Given records
==> src/rtl/ngc_pkg.sv <==
package ngc_pkg;

  // Chunk position counter width and its saturation value
  localparam int POS_W = 17;
  localparam logic [POS_W-1:0] POS_CAP = {POS_W{1'b1}};

  // Gear table geometry
  localparam int GEAR_W   = 64;
  localparam int GEAR_AW  = 8;

  // Stream command codes carried on s_tuser
  localparam logic CMD_LOAD = 1'b0;
  localparam logic CMD_DATA = 1'b1;

  // Register indexes on the configuration port
  typedef enum logic [2:0] {
    REG_MIN_SIZE    = 3'd0,
    REG_NORMAL_SIZE = 3'd1,
    REG_MAX_SIZE    = 3'd2,
    REG_MASK_STRICT = 3'd3,
    REG_MASK_LOOSE  = 3'd4
  } cfg_reg_t;

  // Register reset values
  localparam logic [15:0]       MIN_SIZE_RST    = 16'd6144;
  localparam logic [POS_W-1:0]  NORMAL_SIZE_RST = POS_W'(8192);
  localparam logic [POS_W-1:0]  MAX_SIZE_RST    = POS_W'(32768);
  localparam logic [GEAR_W-1:0] MASK_STRICT_RST = 64'h0000_f907_0353_0000;
  localparam logic [GEAR_W-1:0] MASK_LOOSE_RST  = 64'h0000_d900_0353_0000;

  typedef struct packed {
    logic [15:0]       min_size;
    logic [POS_W-1:0]  normal_size;
    logic [POS_W-1:0]  max_size;
    logic [GEAR_W-1:0] mask_strict;
    logic [GEAR_W-1:0] mask_loose;
  } cfg_t;

  // One result: closed chunk length and final flag
  typedef struct packed {
    logic [POS_W-1:0] length;
    logic             last;
  } result_t;

  // Results pushed by the cut stage in one cycle (count 0..2, r0 first)
  typedef struct packed {
    logic [1:0] count;
    result_t    r0;
    result_t    r1;
  } push_t;

endpackage

==> src/rtl/ngc_out_fifo.sv <==
module ngc_out_fifo (
  input  logic              clk,
  input  logic              rst,
  input  ngc_pkg::push_t    push,
  output logic              space,
  output logic              out_valid,
  input  logic              out_ready,
  output ngc_pkg::result_t  out_data
);
  import ngc_pkg::*;

  localparam int DEPTH = 4;
  localparam int AW    = $clog2(DEPTH);

  result_t         entries [DEPTH];
  logic [AW-1:0]   wr_ptr;
  logic [AW-1:0]   rd_ptr;
  logic [AW:0]     count;
  logic            pop;
  logic [AW-1:0]   wr_ptr_1;

  assign space     = (count <= (AW+1)'(DEPTH - 2));
  assign out_valid = (count != '0);
  assign out_data  = entries[rd_ptr];
  assign pop       = out_valid && out_ready;
  assign wr_ptr_1  = wr_ptr + AW'(1);

  // Store up to two results
  always_ff @(posedge clk) begin
    if (push.count != '0) begin
      entries[wr_ptr] <= push.r0;
    end
    if (push.count == 2'd2) begin
      entries[wr_ptr_1] <= push.r1;
    end
  end

  // Pointers and fill level
  always_ff @(posedge clk) begin
    if (rst) begin
      wr_ptr <= '0;
      rd_ptr <= '0;
      count  <= '0;
    end else begin
      wr_ptr <= wr_ptr + AW'(push.count);
      if (pop) begin
        rd_ptr <= rd_ptr + AW'(1);
      end
      count <= count + (AW+1)'(push.count) - (AW+1)'(pop);
    end
  end

endmodule

==> config.mk <==
export PLATFORM = sky130hd
export DESIGN_NAME = ngc_out_fifo
export DESIGN_NICKNAME = d
export VERILOG_FILES = /design/src/rtl/ngc_pkg.sv /design/src/rtl/ngc_out_fifo.sv
export SDC_FILE = /design/constraint.sdc
export NUM_CORES = 1
export LEC_CHECK = 0
export ABC_AREA = 1
export BUFFER_PORTS_ARGS = -buffer_cell sky130_fd_sc_hd__buf_4
export CAP_MARGIN = 10
export CORE_AREA = 4 4 101 103
export CTS_CLUSTER_SIZE = 24
export DETAILED_ROUTE_END_ITERATION = 12
export DIE_AREA = 0 0 105 107
export PLACE_DENSITY = 0.78
export SLEW_MARGIN = 0
export SYNTH_ARGS = -nofsm -noshare
export SYNTH_HDL_FRONTEND = slang
export SYNTH_SLANG_ARGS = --single-unit
==> constraint.sdc <==
create_clock -name clk -period 2.4 [get_ports clk]
set_input_delay 0.12 -clock clk [delete_from_list [all_inputs] [get_ports clk]]
set_output_delay 0.12 -clock clk [all_outputs]
set_load 0.01 [all_outputs]
Word-level counts from Yosys, hierarchy flattened
Memory sizes are Yosys's and may differ from the RTL's. A register that Yosys moved wholly into a read port is not among the register bits.
Index checks and enable logic that the tools add are counted.
W data, S select, Z words.
Storage, ports and cells
  output and inout port bits: 20
  bits in registers: 7
  memory bits (writable): 72
  latch bits: 0
  memories: 1
  memory bits (read-only): 0
  word-level logic and storage cells: 20
  input bits: 41
Memories
  entries: depth 4, width 18, rd ports 1, clocked after Yosys merged registers in 1, wr ports 2, line ngc_out_fifo.sv:15  | result_t entries [DEPTH];
Operators by class
  shift-type cells: 0
  eq/ne operators: 1
  bitwise logic cells: 0
  muxes and demuxes: 6
  add/subtract/negate cells: 5
  magnitude comparators: 1
  divide/modulo/power cells: 0
  reductions and logical operators: 3
  multipliers: 0
Operators by type and width (number)
  $add A2 B1 Y2 const B: 2
  $mux W1: 4
  $mux W2: 2
  $add A3 B2 Y3: 1
  $le A3 B2 Y1 const B: 1
  $reduce_bool A3 Y1: 1
  $sub A3 B1 Y3: 1
  $add A2 B2 Y2: 1
  $eq A2 B2 Y1 const B: 1
  $reduce_bool A2 Y1: 1
  $logic_and A1 B1 Y1: 1

Longest topological paths before layout
Gate-level depths: netlist of run 1.
  depth after elaboration: 4
  mapped depth: 10
  gate-level depth less buffers: 10

Worst setup path before layout of run 1
No wires, ideal clock.
  kind: register to register
  start: register wr_ptr[0]
  end: memory entries[3][0] (netlist bit) (enable)
  clock period less this slack: 2.489 ns
  setup slack: -0.089 ns
  setup time: 0.421 ns
  cell stages (with the launch flop): 3
  data arrival time: 2.068 ns
  data required time: 1.979 ns
  path buffers: 0
  cells stage by stage: dfxtp_1 inv_2 o31ai_1
RTL lines
  start, declared: line ngc_out_fifo.sv:16  | logic [AW-1:0] wr_ptr;
  start signal, assigned: line ngc_out_fifo.sv:45  | wr_ptr <= wr_ptr + AW'(push.count);
  end, declared: line ngc_out_fifo.sv:15

Worst setup path after layout of run 1
  start: register count[2]
  end: register count[2]
On the way
  cells in the longest elaborated chain, start to end: 3
  elaborated cells on any way between the ends: 4
  classes of those cells: add/sub: 2; reduce/logical: 2
RTL lines
  start, declared: line ngc_out_fifo.sv:18  | logic [AW:0] count;
  start signal, assigned: line ngc_out_fifo.sv:49  | count <= count + (AW+1)'(push.count) - (AW+1)'(pop);
  $reduce_bool A3 Y1: line ngc_out_fifo.sv:23  | assign out_valid = (count != '0);
  $logic_and A1 B1 Y1: line ngc_out_fifo.sv:25  | assign pop = out_valid && out_ready;
  via pop: line ngc_out_fifo.sv:19  | logic pop;
  $sub A3 B1 Y3: line ngc_out_fifo.sv:49
The timed path passes the listed nets, and every way through them passes these cells.
A chain may end at the register's enable or synchronous reset.

==> results of run 1 <==
synth_stat cells (all sizes together):
library cell / count
o31ai: 4
nand2: 82
ha: 4
inv: 34
a21boi: 1
clkbuf: 4
fa: 1
a21oi: 5
or2: 1
nor2: 47
o21ai: 108
dfxtp: 9
buf: 18
nand3: 7
edfxtp: 72
o22ai: 18
registers in the layout, summed over array words and instances (netlist names), named ones only:
register,flops
count,3
entries,72
rd_ptr,2
wr_ptr,2
path summary, 6_finish.rpt:
path                                        startpoint                     end  slack (ns)  cells past startpoint
worst max-delay path               count[2]$_SDFF_PP0_     count[2]$_SDFF_PP0_        0.23                      9
worst min-delay path                         out_ready  rd_ptr[0]$_SDFFE_PP0P_        0.05                      3
worst max register to register     count[2]$_SDFF_PP0_     count[2]$_SDFF_PP0_        0.23                      9
worst min register to register  rd_ptr[0]$_SDFFE_PP0P_  rd_ptr[0]$_SDFFE_PP0P_        0.50                      2
power by group:
| part | total, uW | switching (uW) | leakage, uW | internal, uW |
|---|---|---|---|---|
| Combinational | 1280 | 767 | 0.00121 | 508 |
| Sequential | 1770 | 53.4 | 0.000751 | 1720 |
| Clock | 976 | 501 | 0.0000961 | 476 |
| Total | 4020 | 1320 | 0.00206 | 2700 |
cells in the final DEF (no fill, tap or decap), drive strengths merged, types with 4 or more instances in the layout:
cell	netlist	routed
o21ai	108	108
nand2	82	82
edfxtp	72	72
buf	18	70
nor2	47	47
inv	34	34
o22ai	18	18
clkbuf	4	10
dfxtp	9	9
nand3	7	7
a21oi	5	5
o31ai	4	4
ha	4	4
clkinv	0	4
cell type report:
cell class,count,area (sq um)
Inverter,34,128
Tap cell,111,139
Clock buffer,10,128
Timing Repair Buffer,71,536
Multi-Input combinational cell,278,1650
Fill cell,790,4220
Clock inverter,5,57.6
Sequential cell,81,2340
kinds of logic after synthesis:
group	count (synthesis)
simple gates	137
compound gates	136
flops	81
buf+inv	56
fa+ha+maj	5
through the flow:
stage / util (%) / power, uW / setup TNS, ns / cell area, sq um / hold slack, ns
2_1_floorplan: - / 2570 / -4.46 / 4260 / 0.191
3_3_place_gp: 52.0 / 3030 / 0 / 4780 / 0.311
3_5_place_dp: 52.0 / 3080 / 0 / 4780 / 0.311
4_1_cts: 54.1 / 4050 / 0 / 4980 / 0.0356
5_1_grt: 54.1 / 4240 / 0 / 4980 / 0.0542
6_report: 54.1 / 4020 / 0 / 4980 / 0.0491
worst max-delay path, stage by stage, from the launching register on:
cell	delay, ns
dfxtp_1	0.34
nor2_1	0.14
a21boi_0	0.14
ha_1	0.30
inv_1	0.04
ha_1	0.19
fa_1	0.38
or2_2	0.30
a21oi_1	0.15
nor2_1	0.07
layer usage:
layer | track usage [%] | part of all wire, %
met1 | 19.2 | 40
met2 | 31.3 | 53
met3 | 3.91 | 5.5
met4 | 6.56 | 2.0
met5 | 0 | 0
==> run metrics, run 1 <==
CTS sink cnt between 80 and 90; area delta synth->final 17.0%; Yosys cell types 25; share of the synthesized area in the top cell type between 50% and 60%; post-cts resize count 0; Cells after Synth 415; crit share post-route 90.3%; Post-Place Worst Slack 0.261 ns; largest cells by area after synthesis edfxtp_1, o21ai_2, nand2_1; synthesized cell area 4260 sq um; worst slew pin tran approximately 1.1 ns; Post-Synth Adder-Cell Area 1.65%; CP Data Arrival Time 2.41 ns; Net Count, Synth 461; row count 35; Post-Place Cells 574; GP Congestion 0.752; post-route antenna net violation count 0; # nets final around 520; root buffer cell clkbuf_8; Synth Register Bits 81; crit end category flip-flop; total wire length approximately 9.3 mm; worst setup path class reg -> reg; Final Setup Violations 0; simple-gate share of the synthesized area around 14%; Top Ports 61; H-tree depth 3; VDD IR-drop max 0.000450 V; Final Hold Viols 0; Tot GR Track Use 17.1%; worst skew pair latency 0.35 ns; CP max FO 4; setup slack after layout 0.234 ns; pin count of the biggest net entering global routing 37; die height 107 microns; Antenna diodes 0; post-synthesis sequential area ratio 55.0%; PortBufs 60; Die ar. 11200 sq um; CTS tree built; vias in the first global route ~3200; MaxCap Viol Count 0; mux share of post-synthesis cell area 0%; Clk pin slew, worst setup/hold paths approximately 0.08 ns; Peak Freq 0.462 GHz; DP HPWL 6.23 mm; first-pass GRT wire length 15.1 mm; xor-xnor portion of the synthesized cell area 0%; core footprint between 9000 and 10000 sq um; CTS Buffer Depth 2; WP data required 2.64 ns; DRC 0; hold_buf cts 1; Mean Syn Cell Area 10.3 sq um; power density cells 808 nW/um^2; Hold WC Path Type in -> reg; Compound-Gate Fraction of Synth Area 21.8%; first-pass iteration count of the detailed router 5; largest family of logic cells by synthesized area compound AO/OA/AOI/OAI gates; Final Skew 0.0106 ns; initial drt markers 164; total gr overflow 0; minimum clock period 2.17 ns; Routed WL per cell 15.8 microns; Leak Pwr 0.00206 uW; die width between 100 and 150 microns; startpoint types flip-flop; area leader, netlist edfxtp_1; initial antenna violation count 0; share of cells above drive strength 1 32.6%; YS warnings 0; Vias/cell roughly 5.4; unrepaired setup endpoints after global routing false; slew margin rel. 29.5%; Initial Utilization 46.3%; total number of vias between 3000 and 4000; CTS buffer count 9; status completed; post-CTS setup buffers 0; fin. max-slew vios 0; Non-Filler Instances 590
Note: power is estimated with default switching activity, not from simulation.
==> inputs of run 2 (changes only) <==
--- a/config.mk
+++ b/config.mk
@@ -6,13 +6,13 @@
 export NUM_CORES = 1
 export LEC_CHECK = 0
 export ABC_AREA = 1
-export BUFFER_PORTS_ARGS = -buffer_cell sky130_fd_sc_hd__buf_4
+export BUFFER_PORTS_ARGS = -buffer_cell sky130_fd_sc_hd__buf_2
 export CAP_MARGIN = 10
 export CORE_AREA = 4 4 101 103
-export CTS_CLUSTER_SIZE = 24
+export CTS_CLUSTER_SIZE = 40
 export DETAILED_ROUTE_END_ITERATION = 12
 export DIE_AREA = 0 0 105 107
-export PLACE_DENSITY = 0.78
+export PLACE_DENSITY = 0.75
 export SLEW_MARGIN = 0
 export SYNTH_ARGS = -nofsm -noshare
 export SYNTH_HDL_FRONTEND = slang
==> constraint.sdc (replaced) <==
create_clock -name clk -period 2.33 [get_ports clk]
set_input_delay 0.1165 -clock clk [delete_from_list [all_inputs] [get_ports clk]]
set_output_delay 0.1165 -clock clk [all_outputs]
set_load 0.01 [all_outputs]
==> run 2 against run 1 <==
Effect of this change:
- sequential power rose by 3%
- flip-flop and latch count did not move
- critical path type unchanged
- highest routed layer unchanged
- core utilization fell by 1.8 points
- clock power fell by 3.9%
==> run metrics, run 2 (synthesis results as in run 1) <==
most frequent cells in the layout nand2_1, edfxtp_1, buf_2, o21ai_2, nor2_1; hold_sp out_ready; Logic pwr share 30.4%; Leak Pwr between 0.0015 and 0.002 uW; GP Congestion 0.746; Top Ports 61; die width ~110 microns; Hold WC Path Type in -> reg; most common cell after layout, fill and taps aside nand2_1; Tot GR Track Use roughly 17%; die height between 100 and 150 microns; MaxCap Viol Count 0; Post-Place Worst Slack approximately 0.21 ns; vias in the first global route ~3200; post-route core utilization 52.3%; GR peak layer met2; stages on the worst setup path 9; CTS buffer count 9; Final Setup Violations 0; Initial Utilization ~46%; Final TNS setup 0 ns; root buffer cell clkbuf_8; total number of vias 3152; post-route antenna net violation count 0; Vias/cell approximately 5.3; CTS Buffer Depth 2; post-CTS setup buffers 0; Routed WL per cell 15.7 microns; minimum clock period 2.12 ns; CTS tree built; total wire length 9.27 mm; total gr overflow 0; Final Hold Viols 0; worst skew pair latency 0.36 ns; initial antenna violation count 0; core footprint 9200 sq um; WHS Path Cells 3; met1 Usage GRT 20.9%; Power, Total 3970 uW; fin. max-slew vios 0; met2 usage 30.1%; capturing point of the worst reg2reg path count[2]$_SDFF_PP0_; unrepaired setup endpoints after global routing false; H-tree depth 3; crit end category flip-flop; met3 Use GR around 4.6%; slew margin rel. 24.9%; Largest regs entries x72, count x3; pin count of the biggest net entering global routing 37; area delta synth->final 13.1%; worst slew pin tran between 1 and 1.5 ns; clock network fraction of design power 23.6%; Antenna diodes 0; VDD IR-drop max 0.000565 V; Clk pin slew, worst setup/hold paths 0.08 ns; register bank with the most flops entries; Flop pwr share 45.9%; Peak Freq approximately 0.47 GHz; first-pass GRT wire length between 15 and 20 mm; initial drt markers 193; Sw Share a little over a third; Final Skew 0.0142 ns; FF-to-FF setup slack 0.21 ns; Critical-path top delay cell fa_1; critical-path cell list nor2_1 > a21boi_0 > ha_1 > inv_1 > ha_1 > fa_1 > or2_2 > a21oi_1 > nor2_1; startpoint types flip-flop; share of cells above drive strength 1 32.6%; DP HPWL 6.07 mm; DRC 0; switching power approximately 1400 uW; CP max FO 4; setup slack after layout 0.210 ns; Max stage delay on crit path 0.38 ns; CTS sink cnt 81; WP data required 2.58 ns; Die ar. 11200 sq um; first-pass iteration count of the detailed router 5; reg2reg start count[2]$_SDFF_PP0_; row count 35; worst setup path class reg -> reg; CP Data Arrival Time 2.37 ns; status completed; # nets final 520; PortBufs 60; number of flip-flops in the largest register 72; Worst Reg-to-Reg Cells 9; Worst Path Buf+Inv 1; post-cts resize count 0; Pint roughly 2600 uW; power density cells 824 nW/um^2; Crit path max-delay family adder cells; crit share post-route between 90% and 100%
-- run 2: timing repair --
| item | 4_1_cts | 5_1_grt |
|---|---|---|
| hold endpoints to repair | 3 | 0 |
| hold buffers | 1 | 0 |
| setup endpoints to repair | 0 | 0 |
-- run 2: cell type report --
cell class              count  area, sq um
fillers                   841         4380
flip-flops and latches     81         2340
multi-input cells         278         1650
repair buffers             70          378
well taps                 111          139
clock buffers              10          128
inverters                  34          128
clock inverters             6         50.0
-- run 2: tightest hold or removal path, stage by stage --
cell and delay, ns:
buf_2 0.10, a21oi_1 0.08, nor2_1 0.08
-- run 2: worst max-delay path by stage --
stage	from	endpoint
after floorplan	wr_ptr[0]$_SDFF_PP0_	entries[3][0]$_DFFE_PP_
after global placement	count[2]$_SDFF_PP0_	count[2]$_SDFF_PP0_
after detailed placement	count[2]$_SDFF_PP0_	count[2]$_SDFF_PP0_
after CTS	count[2]$_SDFF_PP0_	count[2]$_SDFF_PP0_
after global routing	count[2]$_SDFF_PP0_	count[2]$_SDFF_PP0_
final	count[2]$_SDFF_PP0_	count[2]$_SDFF_PP0_
-- run 2: layer usage --
layer / wire length (microns) / part of all wire [%] / up-vias
li1: - / - / 1565
met1: 3820 / 41 / 1472
met2: 4700 / 51 / 101
met3: 589 / 6.4 / 14
met4: 159 / 1.7 / 0
met5: 0 / 0 / -
-- run 2: metrics by stage --
step / cells / hold slack, ns / instance area [sq um]
finish: 590 / 0.0551 / 4810
floorplan: 415 / 0.188 / 4260
global route: 590 / 0.0659 / 4810
detailed placement: 573 / 0.333 / 4620
CTS: 590 / 0.0350 / 4810
global placement: 573 / 0.324 / 4620
-- run 2: power by group through the flow --
stage	Combinational [uW]	Clock, uW	Sequential [uW]
floorplan	797	0	1850
CTS	1220	958	1820
detailed placement	1210	0	1860
finish	1210	938	1820
global placement	1170	0	1850
global route	1360	1020	1840
==> inputs of run 3 (changes only) <==
--- a/config.mk
+++ b/config.mk
@@ -6,13 +6,14 @@
 export NUM_CORES = 1
 export LEC_CHECK = 0
 export ABC_AREA = 1
-export BUFFER_PORTS_ARGS = -buffer_cell sky130_fd_sc_hd__buf_2
 export CAP_MARGIN = 10
 export CORE_AREA = 4 4 101 103
-export CTS_CLUSTER_SIZE = 40
+export CTS_CLUSTER_SIZE = 28
 export DETAILED_ROUTE_END_ITERATION = 12
 export DIE_AREA = 0 0 105 107
-export PLACE_DENSITY = 0.75
+export DONT_BUFFER_PORTS = 1
+export GPL_ROUTABILITY_DRIVEN = 0
+export PLACE_DENSITY = 0.69
 export SLEW_MARGIN = 0
 export SYNTH_ARGS = -nofsm -noshare
 export SYNTH_HDL_FRONTEND = slang
==> run 3 against run 2 <==
Effect of this change:
- routed wire length fell by 0.82%
- global-route usage fell by 0.45 points
- clock skew fell by 0.0048 ns
- sequential share of layout area rose by 0.71 points
- critical path depth did not move
- clock-buffer cell count did not move
- cell area fell by 1.4%
- fmax rose by 0.32%
- hold slack got worse by 0.044 ns
- clock power rose by 19%
- cell count fell by 6.9%
==> run metrics, run 3 (synthesis results as in run 1) <==
# nets final 479; unrepaired setup endpoints after global routing false; status completed; total gr overflow 0; fin. max-slew vios 0; initial antenna violation count 0; CTS buffer count 9; Tot GR Track Use between 10% and 20%; root buffer cell clkbuf_8; DP HPWL about 6.1 mm; post-route core utilization 51.6%; die width 105 microns; PortBufs 0; Initial Utilization ~46%; first-pass GRT wire length about 15 mm; startpoint types flip-flop; vias in the first global route 3046; worst skew pair latency 0.34 ns; Critical-path top delay cell fa_1; core footprint 9200 sq um; Final Hold Viols 0; worst setup path class reg -> reg; Leak Pwr 0.00185 uW; row count 35; CP Data Arrival Time around 2.4 ns; MaxCap Viol Count 0; Clk pin slew, worst setup/hold paths 0.08 ns; Post-Place Worst Slack 0.238 ns; area delta synth->final 11.5%; pin count of the biggest net entering global routing 37; most common cell after layout, fill and taps aside nand2_1; Hold WC Path Type in -> reg; Worst Reg-to-Reg Cells 9; power density cells 846 nW/um^2; post-CTS setup buffers 0; VDD IR-drop max between 0.0005 and 0.0006 V; initial drt markers 178; Die ar. between 10000 and 15000 sq um; Antenna diodes 0; post-route antenna net violation count 0; CTS Buffer Depth 2; DRC 0; minimum clock period about 2.1 ns; Vias/cell 5.43; total number of vias approximately 3000; Top Ports 61; Final Skew 0.00939 ns; most frequent cells in the layout nand2_1, edfxtp_1, o21ai_2, nor2_1; crit share post-route between 90% and 100%; Max stage delay on crit path between 0.3 and 0.4 ns; share of cells above drive strength 1 a little over a fifth; CTS tree built; first-pass iteration count of the detailed router 5; Largest regs entries x72, count x3; fillers 819; Non-Filler Instances 549; CP max FO 4; Final Setup Violations 0; Post-DP Area 4320 sq um; WP data required 2.56 ns; slew margin rel. 28.2%; Routed WL per cell 16.7 microns; die height 107 microns; crit end category flip-flop; critical-path cell list nor2_1 > a21boi_0 > ha_1 > inv_1 > ha_1 > fa_1 > or2_2 > a21oi_1 > nor2_1; WHS Path Cells 3; worst slew pin tran 1.08 ns; FF+latch area 2340 sq um; Post-Layout Inst Area roughly 4700 sq um; number of flip-flops in the largest register 72; hold_buf cts 20; total wire length 9.19 mm; H-tree depth 3; multi-input logic area between 1500 and 2000 sq um; CTS sink cnt 81; register bank with the most flops entries; Peak Freq approximately 0.47 GHz; Post-Place Cells 513; post-cts resize count 0; setup slack after layout ~0.22 ns; Min Hold Slack 0.0115 ns
run 3: cell count changes in the layout (fill, tap and decap cells not counted):
cell / change
clkinv_4: -2
clkinvlp_4: +1
inv_6: -1
dlygate4sd3_1: +19
bufinv_16: +2
buf_2: -60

Problem details
The line with "localparam logic [15:0]" marks the end; reproduce exactly every line from the start of the entries up to it, that line included.

Completed exercise
==> src/rtl/ngc_pkg.sv <==
package ngc_pkg;

  // Chunk position counter width and its saturation value
  localparam int POS_W = 17;
  localparam logic [POS_W-1:0] POS_CAP = {POS_W{1'b1}};

  // Gear table geometry
  localparam int GEAR_W   = 64;
  localparam int GEAR_AW  = 8;

  // Stream command codes carried on s_tuser
  localparam logic CMD_LOAD = 1'b0;
  localparam logic CMD_DATA = 1'b1;

  // Register indexes on the configuration port
  typedef enum logic [2:0] {
    REG_MIN_SIZE    = 3'd0,
    REG_NORMAL_SIZE = 3'd1,
    REG_MAX_SIZE    = 3'd2,
    REG_MASK_STRICT = 3'd3,
    REG_MASK_LOOSE  = 3'd4
  } cfg_reg_t;

  // Register reset values
  localparam logic [15:0]       MIN_SIZE_RST    = 16'd6144;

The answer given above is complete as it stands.